- **Try it**
Read the records beneath this task and copy every line that contains the string "status".

___

[src/rtl/gsc_ctrl.sv]
`timescale 1ns / 1ps
// ----------------------------------------------------------------------------
// gsc_ctrl
// Controller: load phase, per-pick sweep sequencing and result handshake.
// ----------------------------------------------------------------------------
module gsc_ctrl (
  input  logic                 clk,
  input  logic                 rst,
  input  logic                 in_valid,
  input  logic                 last_set,
  output logic                 in_stall,
  output logic                 out_valid,
  input  logic                 out_stall,
  output gsc_pkg::gsc_cmd_t    cmd,
  input  gsc_pkg::gsc_status_t status
);
  import gsc_pkg::*;

  gsc_state_t state;
  gsc_state_t state_next;
  logic       out_valid_next;
  logic       out_free;

  assign out_free = !out_valid || !out_stall;

  always_ff @(posedge clk) begin
    if (rst) begin
      state     <= ST_LOAD;
      out_valid <= 1'b0;
    end else begin
      state     <= state_next;
      out_valid <= out_valid_next;
    end
  end

  always_comb begin
    state_next     = state;
    cmd            = '0;
    in_stall       = 1'b1;
    out_valid_next = out_valid && out_stall;
    case (state)
      ST_LOAD: begin
        in_stall = 1'b0;
        if (in_valid) begin
          cmd.load = 1'b1;
          if (last_set) begin
            state_next = ST_START;
          end
        end
      end
      ST_START: begin
        cmd.scan_start = 1'b1;
        state_next     = ST_SCAN;
      end
      ST_SCAN: begin
        if (status.scan_done) begin
          state_next = ST_EMIT;
        end
      end
      ST_EMIT: begin
        if (out_free) begin
          cmd.emit       = 1'b1;
          out_valid_next = 1'b1;
          if (status.no_gain || status.cover_full) begin
            cmd.finish = 1'b1;
            state_next = ST_LOAD;
          end else begin
            state_next = ST_START;
          end
        end
      end
      default: begin
        state_next = ST_LOAD;
      end
    endcase
  end

endmodule
`config.mk`:
```
export PLATFORM = sky130hd
export DESIGN_NAME = multi_axis_linear_interpolator_flat
export DESIGN_NICKNAME = d
export VERILOG_FILES = /design/src/hdl/mali_pkg.sv /design/src/hdl/mali_ifs.sv /design/src/hdl/mali_ctrl.sv /design/src/hdl/mali_datapath.sv /design/src/hdl/multi_axis_linear_interpolator.sv /design/src/flat_wrapper.sv
export SDC_FILE = /design/constraint.sdc
export NUM_CORES = 2
export LEC_CHECK = 0
export ABC_AREA = 1
export BUFFER_PORTS_ARGS = -buffer_cell sky130_fd_sc_hd__buf_4
export CAP_MARGIN = 25
export CORE_MARGIN = 3
export CORE_UTILIZATION = 51
export CTS_CLUSTER_DIAMETER = 100
export DETAILED_ROUTE_END_ITERATION = 7
export PLACE_DENSITY = 0.68
export SYNTH_ARGS = -nofsm -noshare
export SYNTH_HDL_FRONTEND = slang
export SYNTH_SLANG_ARGS = --single-unit
```
`constraint.sdc`:
```
create_clock -name clk -period 16.21 [get_ports clk]
set_input_delay 2.4315 -clock clk [delete_from_list [all_inputs] [get_ports clk]]
set_output_delay 2.4315 -clock clk [all_outputs]
set_load 0.02 [all_outputs]
```
==> src/hdl/double_to_int32_saturating.sv <==
// Channel   | Ports                              | Handshake
// request   | req_double_bits, req_mode          | start / busy
// response  | rsp_int_result                     | rsp_valid strobe, one cycle
//
// One beat is taken each cycle; busy is tied low.
// Each request beat is registered, decoded and shifted in one pass, then
// registered as the result.
// Reset (synchronous, active high) clears the valid pipeline only.
// The receiver cannot stall, so nothing ever backs up.
`include "double_to_int32_saturating_macros.svh"
module double_to_int32_saturating import d2i_pkg::*; (
   input  logic        clock,
   input  logic        reset,
   input  logic        start,
   output logic        busy,
   input  logic [63:0] req_double_bits,
   input  logic        req_mode,
   output logic        rsp_valid,
   output logic [31:0] rsp_int_result
);
   logic        in_vld_ff, in_vld_in;
   logic [63:0] bits_ff;
   logic        mode_ff;
   logic        out_vld_ff;
   logic [31:0] res_ff, res_in;
   d2i_dec_type dec;

   assign busy      = 1'b0;
   assign in_vld_in = start && !busy;

   always_ff @(posedge clock) begin
      if (reset) begin
         in_vld_ff  <= 1'b0;
         out_vld_ff <= 1'b0;
      end else begin
         in_vld_ff  <= in_vld_in;
         out_vld_ff <= in_vld_ff;
      end
   end

   // Payload registers need no reset.
   always_ff @(posedge clock) begin
      if (in_vld_in) begin
         bits_ff <= req_double_bits;
         mode_ff <= req_mode;
      end
      res_ff <= res_in;
   end

   d2i_decode u_decode (.double_bits(bits_ff), .mode(mode_ff), .dec(dec));
   d2i_shift  u_shift  (.dec(dec), .mode(mode_ff), .result(res_in));

   assign rsp_valid      = out_vld_ff;
   assign rsp_int_result = res_ff;

   `D2I_ASSERT_NEXT(a_pipe, clock, reset, start, ##1 rsp_valid)
   `D2I_ASSERT_IMPL(a_nan_zero, clock, reset,
      (in_vld_ff && bits_ff[62:52] == ExpAllOnes && bits_ff[51:0] != 52'd0)
      |=> (rsp_int_result == 32'd0))
   `D2I_ASSERT_IMPL(a_uneg_zero, clock, reset,
      (in_vld_ff && mode_ff == MODE_UNSIGNED && bits_ff[63])
      |=> (rsp_int_result == 32'd0))
endmodule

___

- **Task result**
  input  gsc_pkg::gsc_status_t status
        if (status.scan_done) begin
          if (status.no_gain || status.cover_full) begin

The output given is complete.